このマークに特別な想いを抱く由緒正しきベテランの少年達(注:大林宣彦監督命名)や現役の少年達も多いことでしょう。
今回、紹介する「田宮模型の仕事」は現在の日本の、いや世界のプラスティックモデルの隆盛の礎を築いたと言っても過言ではないタミヤの創生期から現在までの歴史を社長である田宮俊作氏が語るというものですが 家内工業レベルの時代から会社の先頭に立ってきた俊作氏だけに書かれた内容は非常に面白いです。例えば田宮模型の主力商品でもある戦車のプラモデル製品化の為に世界中の戦車博物館に足を運び寝食を忘れ写真を撮りまくりその資料とするのは序の口で、ドイツの名車、ポルシェの製品化にあたっては実車を購入し分解して隅々まで調べる...などなどエピソードには枚挙にいとまがないという感じ。
しかし、静岡の一町工場でしかなかった田宮模型が「世界の田宮」と言われるまでには一朝一夕で成し遂げられた訳ではなく、同じベンチャーとして始まった先発のホンダや、松下、ソニーのように苦難の歴史もあったのです。
ただ興味深い事にそういう困難な状況においても救世主たる人物が現れて窮地を救ってくれるというのはこの会社の運の強さも感じましたね。例えば、プラモデルの箱絵(イマイの「サンダバード」シリーズ)やSF的絵物語の第一人者である小松崎茂氏。田宮模型の創生期において氏の箱絵が無かったら今の田宮が無かったというのもあながち間違っていないでしょう。またホンダの創立者である本田宗一郎氏も田宮模型にとっては後の「世界の田宮」への下地を築く上で重要なキーマンでもあったようです。(自動車レースの最高峰FIにおいて国産車で初めて優勝したホンダF1-RA-273をプラモデル化を快諾された事で
その製品が海外で評判となり苦戦を強いられていた海外市場に活路を見いだしたのです)
その他、レース関係者では俊作氏と特に親しかったロータスチームの監督以下、スタッフの面々も外せないでしょう。スーパーカー世代の我々にとってはロータスの「John Player Special」なんて実車よりも田宮のプラモの方が思い入れがありました。それと驚異の6輪車マシン、タイレル(ティレル)P-34なんてのも田宮のプラモやラジコンで有名になったというのもあったようです。

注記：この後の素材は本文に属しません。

$ cat src/rtl/flash_status_guard.sv
module flash_status_guard #(
  parameter int ADDR_W    = 20,
  parameter int BLK_SHIFT = 16
) (
  input  logic              clk,
  input  logic              rst_n,
  input  logic              cmd_wren,
  input  logic              cmd_wrdi,
  input  logic              cmd_rdsr,
  input  logic              cmd_wrsr,
  input  logic              cmd_prog,
  input  logic              cmd_se,
  input  logic              cmd_be,
  input  logic              cmd_ce,
  input  logic [ADDR_W-1:0] cmd_addr,
  input  logic [7:0]        wrsr_data,
  input  logic              wp_n,
  input  logic              op_done,
  output logic [7:0]        status_q,
  output logic              quad_mode,
  output logic              cmd_ok,
  output logic              cmd_ignored,
  output logic              rd_valid,
  output logic [7:0]        rd_data
);
  localparam int BLKW = ADDR_W - BLK_SHIFT;
  localparam int NBLK = 1 << BLKW;
  localparam logic [BLKW:0] NBLK_V = (BLKW+1)'(NBLK);

  logic       srwd, qe, wel, wip;
  logic [3:0] bp;

  assign status_q  = {srwd, qe, bp, wel, wip};
  assign quad_mode = qe;

  logic unused_bits;
  assign unused_bits = ^{cmd_addr[BLK_SHIFT-1:0], wrsr_data[1:0]};

  logic sr_locked;
  assign sr_locked = srwd & ~wp_n & ~qe;

  logic [BLKW:0] prot_cnt;
  logic [BLKW:0] blk_idx;
  logic          prot_hit;
  assign blk_idx = {1'b0, cmd_addr[ADDR_W-1:BLK_SHIFT]};

  always_comb begin
    prot_cnt = '0;
    if (bp != 4'd0) begin
      if (bp == 4'hF || int'(bp) > BLKW + 1) prot_cnt = NBLK_V;
      else prot_cnt = (BLKW+1)'(1) << (bp - 4'd1);
      if (prot_cnt > NBLK_V) prot_cnt = NBLK_V;
    end
  end

  assign prot_hit = (prot_cnt != '0) && (blk_idx >= NBLK_V - prot_cnt);

  logic ok_now, bad_now, start_op, wel_set, wel_clr, ld_sr;

  always_comb begin
    ok_now = 1'b0; bad_now = 1'b0; start_op = 1'b0;
    wel_set = 1'b0; wel_clr = 1'b0; ld_sr = 1'b0;
    if (cmd_wren) begin
      if (wip) bad_now = 1'b1;
      else begin ok_now = 1'b1; wel_set = 1'b1; end
    end else if (cmd_wrdi) begin
      if (wip) bad_now = 1'b1;
      else begin ok_now = 1'b1; wel_clr = 1'b1; end
    end else if (cmd_wrsr) begin
      if (wip || !wel || sr_locked) bad_now = 1'b1;
      else begin ok_now = 1'b1; start_op = 1'b1; ld_sr = 1'b1; end
    end else if (cmd_prog || cmd_se || cmd_be) begin
      if (wip || !wel || prot_hit) bad_now = 1'b1;
      else begin ok_now = 1'b1; start_op = 1'b1; end
    end else if (cmd_ce) begin
      if (wip || !wel || bp != 4'd0) bad_now = 1'b1;
      else begin ok_now = 1'b1; start_op = 1'b1; end
    end
  end

  always_ff @(posedge clk or negedge rst_n) begin
    if (!rst_n) begin
      srwd <= 1'b0; qe <= 1'b0; bp <= '0; wel <= 1'b0; wip <= 1'b0;
      cmd_ok <= 1'b0; cmd_ignored <= 1'b0; rd_valid <= 1'b0; rd_data <= '0;
    end else begin
      cmd_ok      <= ok_now;
      cmd_ignored <= bad_now;
      rd_valid    <= cmd_rdsr;
      if (cmd_rdsr) rd_data <= status_q;
      if (op_done && wip) begin
        wip <= 1'b0;
        wel <= 1'b0;
      end
      if (wel_set) wel <= 1'b1;
      if (wel_clr) wel <= 1'b0;
      if (start_op) wip <= 1'b1;
      if (ld_sr) {srwd, qe, bp} <= wrsr_data[7:2];
    end
  end

  AST_BUSY_FROM_ACCEPT: assert property (@(posedge clk) disable iff (!rst_n)
    $rose(status_q[0]) |-> cmd_ok);
  AST_IGNORE_KEEPS_STATE: assert property (@(posedge clk) disable iff (!rst_n)
    (cmd_ignored && !$past(op_done)) |-> $stable(status_q));
  AST_DONE_CLEARS: assert property (@(posedge clk) disable iff (!rst_n)
    (op_done && status_q[0]) |=> (status_q[1:0] == 2'b00));
  AST_PIN_LOCK: assert property (@(posedge clk) disable iff (!rst_n)
    (cmd_wrsr && status_q[7] && !wp_n && !status_q[6]) |=> !cmd_ok);
  AST_CHIP_ERASE_GUARD: assert property (@(posedge clk) disable iff (!rst_n)
    (cmd_ce && status_q[5:2] != 4'd0) |=> !cmd_ok);
  AST_BUSY_BLOCKS: assert property (@(posedge clk) disable iff (!rst_n)
    (status_q[0] && (cmd_wren || cmd_wrdi || cmd_wrsr || cmd_prog || cmd_se || cmd_be || cmd_ce)) |=> cmd_ignored);
  AST_READ_LIVE: assert property (@(posedge clk) disable iff (!rst_n)
    cmd_rdsr |=> (rd_valid && rd_data == $past(status_q)));
  AST_ONE_RESPONSE: assert property (@(posedge clk) disable iff (!rst_n)
    !(cmd_ok && cmd_ignored));
endmodule

$ cat config.mk
export PLATFORM = sky130hd
export DESIGN_NAME = flash_status_guard
export DESIGN_NICKNAME = d
export VERILOG_FILES = /design/src/rtl/flash_status_guard.sv
export SDC_FILE = /design/constraint.sdc
export NUM_CORES = 1
export LEC_CHECK = 0
export BUFFER_PORTS_ARGS = -buffer_cell sky130_fd_sc_hd__buf_2
export CAP_MARGIN = 20
export CORE_MARGIN = 4
export CORE_UTILIZATION = 39
export CTS_CLUSTER_DIAMETER = 200
export DETAILED_ROUTE_END_ITERATION = 7
export GPL_TIMING_DRIVEN = 0
export HOLD_SLACK_MARGIN = 0.03
export PLACE_DENSITY = 0.75
export SLEW_MARGIN = 25
export SYNTH_ARGS = -nofsm -noshare
export SYNTH_HDL_FRONTEND = slang
export SYNTH_SLANG_ARGS = --single-unit
export TNS_END_PERCENT = 20
$ cat constraint.sdc
create_clock -name clk -period 2.9 [get_ports clk]
set_clock_uncertainty 0.2 [all_clocks]
set_input_delay 0.145 -clock clk [delete_from_list [all_inputs] [get_ports clk]]
set_output_delay 0.145 -clock clk [all_outputs]
set_load 0.01 [all_outputs]
## Yosys cells after proc, flatten, opt, wreduce, memory -nomap -nowiden

Cells that the tools add are included.
Widths: inputs -> output; s select.

- Register bits: 19
- Bits of input ports: 40
- Output and inout bits: 20

- Add/subtract/negate cells: 2
- Order comparisons: 3
- Eq/ne operators: 1
- Shifts and indexed selects: 1
- Multiplexer cells: 34
- Bitwise logic cells: 4
- Reductions and logical operators: 14

Operators with widths:

| operator | count |
|---|---|
| $mux 1 | 30 |
| $mux 5 | 4 |
| $logic_or 1x1->1 | 7 |
| $ge 4x5->1 | 1 |
| $gt 5x5->1 const B | 1 |
| $reduce_bool 5->1 | 1 |
| $shl 1x4->5 const A | 1 |
| $sub 5x5->5 const A | 1 |
| $eq 4x4->1 const B | 1 |
| $gt 4x3->1 const B | 1 |
| $reduce_bool 4->1 | 1 |
| $sub 4x1->4 const B | 1 |
| $reduce_bool 3->1 | 1 |
| $and 1x1->1 | 2 |
| $logic_and 1x1->1 | 2 |
| $not 1->1 | 2 |
| $reduce_bool 2->1 | 1 |
| $logic_not 1->1 | 1 |

## Longest topological paths before layout

- Depth in word-level cells: 17
- Gate-level depth with buffers: 13
- Mapped depth without buffers: 13

## Worst setup path before layout

No wires, ideal clock.

- Kind: register to register
- Start: reg bp[0]
- End: reg cmd_ok
- Library setup time: 0.140 ns
- Arrival time: 2.482 ns
- Required time: 2.560 ns
- Path slack: 0.078 ns
- Stages on the path, launching flop included: 13
- Path buffers: 0
- Clock period less this slack: 2.822 ns
- Cells stage by stage: dfrtp_1 > nor2_1 > ha_1 > nor3_1 > inv_1 > ha_1 > xnor2_1 > ha_1 > nor2_1 > nor3b_1 > a31oi_1 > o311ai_1 > o21ai_0

- Cells in the longest elaborated chain, start to end: 16

RTL lines:

| item | RTL line | source |
|---|---|---|
| start, declared | 31 | `logic [3:0] bp;` |
| start signal, assigned | 97 | `if (ld_sr) {srwd, qe, bp} <= wrsr_data[7:2];` |
| $sub 4x1->4, or another cell as far along | 51 | `else prot_cnt = (BLKW+1)'(1) << (bp - 4'd1);` |
| $shl 1x4->5 / $logic_or 1x1->1 (equally long branches) | 51, 50 |  |
| $mux 5 | 50 | `if (bp == 4'hF \|\| int'(bp) > BLKW + 1) prot_cnt = NBLK_V;` |
| $mux 5 | 49 | `if (bp != 4'd0) begin` |
| $gt 5x5->1 | 52 | `if (prot_cnt > NBLK_V) prot_cnt = NBLK_V;` |
| $mux 5 | 52 |  |
| $mux 5 | 49 |  |
| $sub 5x5->5 | 56 | `assign prot_hit = (prot_cnt != '0) && (blk_idx >= NBLK_V - prot_cnt);` |
| $ge 4x5->1 | 56 |  |
| $logic_and 1x1->1 | 56 |  |
| $logic_or 1x1->1 | 73 | `if (wip \|\| !wel \|\| prot_hit) bad_now = 1'b1;` |
| $mux 1 | 73 |  |
| $mux 1 * | 72 | `end else if (cmd_prog \|\| cmd_se \|\| cmd_be) begin` |
| $mux 1 * | 69 | `end else if (cmd_wrsr) begin` |
| $mux 1 * | 66 | `end else if (cmd_wrdi) begin` |
| $mux 1 * | 63 | `if (cmd_wren) begin` |
| named net ok_now | 58 | `logic ok_now, bad_now, start_op, wel_set, wel_clr, ld_sr;` |
| end signal, assigned | 86 | `cmd_ok <= ok_now;` |
| end, declared | 21 | `output logic cmd_ok,` |

Mark *: on every way through the listed nets, which the timed path passes. The rest lies on a longest branch. The select of a mux whose other input is x is not followed.
A chain may end at the register's enable or synchronous reset.

## Final worst setup path

- Start: reg bp[0]
- End: reg wip

- Cells in the longest elaborated chain, start to end: 17

RTL lines:

| item | RTL line | source |
|---|---|---|
| $sub 4x1->4, or another cell as far along | 51 |  |
| $shl 1x4->5 / $logic_or 1x1->1 (equally long branches) | 51, 50 |  |
| $mux 5 | 50 |  |
| $mux 5 | 49 |  |
| $gt 5x5->1 | 52 |  |
| $mux 5 | 52 |  |
| $mux 5 | 49 |  |
| $sub 5x5->5 | 56 |  |
| $ge 4x5->1 | 56 |  |
| $logic_and 1x1->1 | 56 |  |
| $logic_or 1x1->1 | 73 |  |
| $mux 1 | 73 |  |
| $mux 1 * | 72 |  |
| $mux 1 * | 69 |  |
| $mux 1 * | 66 |  |
| $mux 1 * | 63 |  |
| $mux 1 / $reduce_bool 2->1 (equally long branches) | - |  |
| end signal, assigned | 83 | `srwd <= 1'b0; qe <= 1'b0; bp <= '0; wel <= 1'b0; wip <= 1'b0;` |
| end signal, assigned | 91 | `wip <= 1'b0;` |
| end signal, assigned | 96 | `if (start_op) wip <= 1'b1;` |
| end, declared | 30 | `logic srwd, qe, wel, wip;` |

Every way passes the cells marked *; elsewhere a longest branch is shown, timed or not. The select of a mux whose other input is x is not followed.

==> summary.md <==
| Metric | Value |
|---|---|
| Final ANT Viol Nets | 0 |
| Int Power | 841 uW |
| Max Freq | 361 MHz |
| Netlist cell types | 30 |
| Post-synthesis adder-cell area fraction | 0.0840 |
| Pre-CTS setup slack | -0.178 ns |
| Status | complete, no violations |
| Crit start category | flip-flop |
| Antenna diodes | 0 |
| Cell Area, Synth | 0.00104 sq mm |
| Commonest non-fill, non-tap cell in the layout | buf_2 |
| Max-slew headroom | 0.641 |
| Post-synthesis compound-gate area fraction | 0.103 |
| LEAKAGE | 0.725 nW |
| P&R area growth vs syn | 44.9% |
| Crit path from | bp[0]$_DFFE_PN0P_ |
| CP required | 2.86 ns |
| Critical path class | reg -> reg |
| Hold Slack | 0.100 ns |
| Max-Cap Viols | 0 |
| Starting Density | 0.413 |
| Combinational share of power | 0.567 |
| Number of port buffers | 41 |
| Final instance area | 0.00151 sq mm |
| Tcrit/Tclk final | 0.956 |
| Synth area leaders | dfrtp_1 46%, mux2_2 8.6%, ha_1 8.4%, mux2_1 6.5%, nand2b_1 3.0% |
| Yosys top cell area share | 0.456 |
| Largest net degree at the start of global routing | 20 |
| Worst-case hold path end point | cmd_ignored$_DFF_PN0_ |
| Hpwl dp | 1.72 mm |
| Sinks on Clock Net | 19 |
| Worst r2r src | bp[0]$_DFFE_PN0P_ |
| CTS HTree Levels | 1 |
| Worst setup margin | 0.129 ns |
| TritonRoute pass-1 iters | 4 |
| Crit path max fanout | 4 |
| Routability Congestion | 0.693 |
| Ratio of cells with drive above 1 in the final layout | 0.418 |
| Peak supply drop | 0.626 mV |
| Hold depth | 4 |
| Simple-Gate Fraction of Synth Area | 0.139 |
| Largest family of logic cells by synthesized area | multiplexers |
| Fin crit period | 2.77 ns |
| Tot Pwr | 1.38 mW |
| Syn avg cell area | 10.9 sq um |
| Clock tree buffer depth | 2 |
| Finished Core Util | 0.599 |
| Initial antenna violation count | 0 |
| Final Hold Vio Count | 0 |
| GRT Resource Usage Total | 0.153 |
| Routed len/inst | 12.9 um |
| Initial DRC count | 11 |
| Seq. cell area | 477 sq um |
| Die width | 59.7 um |
| Multiplexer area fraction after synthesis | 0.151 |
| Final net count | 206 |
| Cell Count, Final, Fillers Out | 188 |
| Most frequent cells in the layout | 41 x buf_2, 18 x dfrtp_1, 14 x dlygate4sd3_1, 8 x mux2_2 |
| Mapped Cells | 96 |
| Grt ovf | 0 |
| Worst r2r path cells | 12 |
| Fillers | 230 |
| FP Rows | 18 |
| Hold/Removal Path Class | in -> reg |
| XOR/XNOR Fraction of Synth Area | 0.00840 |
| Setup TNS | 0 ns |
| Clk pwr share | 0.092 |
| CTS buffer count | 3 |
| Ys Warns | 0 |
| Worst R2R End | wip$_DFFE_PN0P_ |
| Die area | 0.00356 sq mm |
| Slew @ Worst Pin | 0.537 ns |
| Worst skew pair latency | 0.28 ns |
| Clock root buffer | clkbuf_4 |
| Critical Path End Type | flip-flop |
| Reg clk slew, reported paths | 0.10 ns |
| Switching share of power | 0.389 |
| Synth Register Bits | 19 |
| Vias in the first global route | 970 |
| DRC errors left | 0 |
| Count of pins over their slew limit | 0 |
| Sequential share of power | 0.341 |
| Worst hold path startpoint | cmd_ce |
| Vias per cell | 4.87 |
| I/O pin cnt | 60 |
| First-pass GRT wire length | 4.15 mm |
| Psw | 535 uW |
| Placed Area | 0.00128 sq mm |
| Die H | 59.7 um |
| Placed cells | 167 |
| CTS tree | yes |
| Area leader, netlist | dfrtp_1 |
| Pwr dens | 911 mW/mm^2 |
| Core box area | 0.00252 sq mm |
| R2r setup slk | 0.13 ns |
| Area occupied by multi-input gates | 542 sq um |
| Crit path DAT | 2.73 ns |
| DRT Wirelength | 2.42 mm |
| Seq/Total Area, Yosys | 0.456 |
| Via Count | 915 |
| Final setup vio count | 0 |
| Mapped Nets | 143 |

また近年に於いてタミヤの大ヒット商品に「ミニ四駆」シリーズがありますがこれも「ルパン三世 カリオストロの城」「未来少年コナン」等の作画監督で有名な大塚康生氏のアドバイスが無ければブームは起こらなかったというのも初耳だっただけに驚きました。(ちなみに今や、模型の世界では定番である「ジオラマ」(情景)もタミヤが広めたらしい。この「ジオラマ」に欠かすことの出来ない人形モデルも大塚氏の助言が生きているそうです。)
彼らのような存在無く今の田宮は語る事は出来ないでしょうが、彼らを惹き付けるだけの魅力がこの会社にはあったということが現在の隆盛に繋がっていると言えるのではないでしょうか。
実は先日、はじめて田宮模型の展示即売会「タミヤモデラーズギャラリー」行ってきました。時間が遅かったのか、それほど賑わっている感じではなかったですがそれでもミニ四駆を特設コースで楽しそうに走らせているちびっ子や親子連れを目撃してちょっと嬉しかったです。
少子化が進む現在、これからおもちゃ業界もどんどん淘汰が進むのでしょうが
TVゲームでは味わえない「モノを作る喜び」を模型作り通して学ぶという姿勢は今後も失って欲しくないと思った次第です。
それにしても何故このような「プロジェクトX」好みの話題が番組で取り上げられないのでしょうか ?
やはり「おもちゃ」が話題だと商品名の関係などでマズいのでしょうか ?
それとも「プラモデルー子供向き」という偏見に番組制作者は捕われて低く見ているのでしょうか ? 実に不思議です。